This demo makes heavy use of websockets and
the microphone `getUserMedia()` HTML5 API requires
to run over HTTPS. Therefore, I deploy this demo
with a custom runtime, so I can include my own **Dockerfile**.

1. Edit the **app.yaml** to tweak the environment variables.
Set the correct Project ID.

1. Deploy with: `gcloud app deploy`

1. Browse: `gcloud app browse`

# Examples

The selfservice kiosk is a full end to end application.
To showcase smaller examples, I've created 6 small demos.
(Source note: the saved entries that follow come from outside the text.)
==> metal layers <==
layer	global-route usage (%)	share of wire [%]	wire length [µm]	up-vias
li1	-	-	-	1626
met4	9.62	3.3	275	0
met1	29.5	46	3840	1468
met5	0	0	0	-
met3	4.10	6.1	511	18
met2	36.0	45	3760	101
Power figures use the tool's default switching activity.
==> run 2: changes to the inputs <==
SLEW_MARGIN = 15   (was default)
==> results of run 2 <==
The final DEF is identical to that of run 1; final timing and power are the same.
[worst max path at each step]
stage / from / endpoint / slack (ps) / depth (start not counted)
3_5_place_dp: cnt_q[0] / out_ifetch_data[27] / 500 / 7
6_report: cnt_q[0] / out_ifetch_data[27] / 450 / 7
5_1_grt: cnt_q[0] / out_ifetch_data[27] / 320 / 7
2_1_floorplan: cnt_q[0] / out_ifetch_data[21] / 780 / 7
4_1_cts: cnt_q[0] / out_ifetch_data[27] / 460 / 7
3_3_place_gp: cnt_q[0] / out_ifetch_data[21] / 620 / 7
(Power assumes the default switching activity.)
$ cat config.mk
export PLATFORM = sky130hd
export DESIGN_NAME = sha2_engine
export DESIGN_NICKNAME = d
export VERILOG_FILES = /design/src/rtl/sha2_pkg.sv /design/src/rtl/sha2_round.sv /design/src/rtl/sha2_engine.sv
export SDC_FILE = /design/constraint.sdc
export NUM_CORES = 2
export LEC_CHECK = 0
export BUFFER_PORTS_ARGS = -buffer_cell sky130_fd_sc_hd__clkbuf_2
export CAP_MARGIN = 20
export CORE_ASPECT_RATIO = 0.7
export CORE_MARGIN = 4
export CORE_UTILIZATION = 64
export CTS_CLUSTER_DIAMETER = 150
export CTS_CLUSTER_SIZE = 20
export DETAILED_ROUTE_END_ITERATION = 8
export GPL_TIMING_DRIVEN = 0
export PLACE_DENSITY = 0.89
export SYNTH_ARGS = -nofsm -noshare
export SYNTH_HDL_FRONTEND = slang
export SYNTH_SLANG_ARGS = --single-unit
$ cat constraint.sdc
create_clock -name clk -period 59.4 [get_ports clk]
set_input_delay 17.82 -clock clk [delete_from_list [all_inputs] [get_ports clk]]
set_output_delay 17.82 -clock clk [all_outputs]
set_load 0.01 [all_outputs]
$ cat src/rtl/sha2_pkg.sv
// Shared SHA-2 definitions: round constants, initial hash values, FSM state type
// and the bitwise helper functions used by the round logic and message schedule.
package sha2_pkg;

  typedef enum logic [2:0] {IDLE, READ, COMPUTE, UPDATE, WRITE, DONE} state_t;

  localparam logic [31:0] K [0:63] = '{
    32'h428a2f98, 32'h71374491, 32'hb5c0fbcf, 32'he9b5dba5, 32'h3956c25b, 32'h59f111f1, 32'h923f82a4, 32'hab1c5ed5,
    32'hd807aa98, 32'h12835b01, 32'h243185be, 32'h550c7dc3, 32'h72be5d74, 32'h80deb1fe, 32'h9bdc06a7, 32'hc19bf174,
    32'he49b69c1, 32'hefbe4786, 32'h0fc19dc6, 32'h240ca1cc, 32'h2de92c6f, 32'h4a7484aa, 32'h5cb0a9dc, 32'h76f988da,
    32'h983e5152, 32'ha831c66d, 32'hb00327c8, 32'hbf597fc7, 32'hc6e00bf3, 32'hd5a79147, 32'h06ca6351, 32'h14292967,
    32'h27b70a85, 32'h2e1b2138, 32'h4d2c6dfc, 32'h53380d13, 32'h650a7354, 32'h766a0abb, 32'h81c2c92e, 32'h92722c85,
    32'ha2bfe8a1, 32'ha81a664b, 32'hc24b8b70, 32'hc76c51a3, 32'hd192e819, 32'hd6990624, 32'hf40e3585, 32'h106aa070,
    32'h19a4c116, 32'h1e376c08, 32'h2748774c, 32'h34b0bcb5, 32'h391c0cb3, 32'h4ed8aa4a, 32'h5b9cca4f, 32'h682e6ff3,
    32'h748f82ee, 32'h78a5636f, 32'h84c87814, 32'h8cc70208, 32'h90befffa, 32'ha4506ceb, 32'hbef9a3f7, 32'hc67178f2
  };

  localparam logic [31:0] IV256 [0:7] = '{
    32'h6a09e667, 32'hbb67ae85, 32'h3c6ef372, 32'ha54ff53a,
    32'h510e527f, 32'h9b05688c, 32'h1f83d9ab, 32'h5be0cd19
  };

  localparam logic [31:0] IV224 [0:7] = '{
    32'hc1059ed8, 32'h367cd507, 32'h3070dd17, 32'hf70e5939,
    32'hffc00b31, 32'h68581511, 32'h64f98fa7, 32'hbefa4fa4
  };

  function automatic logic [31:0] rotr(input logic [31:0] x, input int unsigned n);
    return (x >> n) | (x << (32 - n));
  endfunction

  function automatic logic [31:0] s0(input logic [31:0] x);
    return rotr(x, 7) ^ rotr(x, 18) ^ (x >> 3);
  endfunction

  function automatic logic [31:0] s1(input logic [31:0] x);
    return rotr(x, 17) ^ rotr(x, 19) ^ (x >> 10);
  endfunction

  function automatic logic [31:0] S0(input logic [31:0] x);
    return rotr(x, 2) ^ rotr(x, 13) ^ rotr(x, 22);
  endfunction

  function automatic logic [31:0] S1(input logic [31:0] x);
    return rotr(x, 6) ^ rotr(x, 11) ^ rotr(x, 25);
  endfunction

  function automatic logic [31:0] ch(input logic [31:0] x, input logic [31:0] y, input logic [31:0] z);
    return (x & y) ^ (~x & z);
  endfunction

  function automatic logic [31:0] maj(input logic [31:0] x, input logic [31:0] y, input logic [31:0] z);
    return (x & y) ^ (x & z) ^ (y & z);
  endfunction

endpackage

$ cat src/rtl/sha2_round.sv
// One combinational SHA-2 compression round: working variables a..h plus the
// scheduled word and round constant produce the next working variables.
module sha2_round
  import sha2_pkg::*;
(
  input  logic [31:0] a,
  input  logic [31:0] b,
  input  logic [31:0] c,
  input  logic [31:0] d,
  input  logic [31:0] e,
  input  logic [31:0] f,
  input  logic [31:0] g,
  input  logic [31:0] h,
  input  logic [31:0] w,
  input  logic [31:0] k,
  output logic [31:0] a_next,
  output logic [31:0] b_next,
  output logic [31:0] c_next,
  output logic [31:0] d_next,
  output logic [31:0] e_next,
  output logic [31:0] f_next,
  output logic [31:0] g_next,
  output logic [31:0] h_next
);

  logic [31:0] t1;
  logic [31:0] t2;

  assign t1 = h + S1(e) + ch(e, f, g) + k + w;
  assign t2 = S0(a) + maj(a, b, c);

  assign a_next = t1 + t2;
  assign b_next = a;
  assign c_next = b;
  assign d_next = c;
  assign e_next = d + t1;
  assign f_next = e;
  assign g_next = f;
  assign h_next = g;

endmodule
Here's how you can get these running:

1. Install the required libraries, run the following command from the *examples* folder:

`npm install`

2. Start the simpleserver node app:

`npm --EXAMPLE=1 --PORT=8080 --PROJECT_ID=[your-gcp-project-id] run start`

To switch to the various examples, edit the EXAMPLE variable to one of these:

* Example **1**: Dialogflow Speech Intent Detection
* Example **2**: Dialogflow Speech Detection through streaming
* Example **3**: Dialogflow Speech Intent Detection with Text to Speech output
* Example **4**: Speech to Text Transcribe Recognize Call
* Example **5**: Speech to Text Transcribe Streaming Recognize
* Example **6**: Text to Speech in a browser

3. Browse to http://localhost:8080. Open the inspector, to preview the
Dialogflow results object.

The code required for these examples can be found in **simpleserver.js** for the different Dialogflow & STT calls. - **example1.html** - **example5.html** will show the client-side implementations.

# License

Apache 2.0

This is not an official Google product.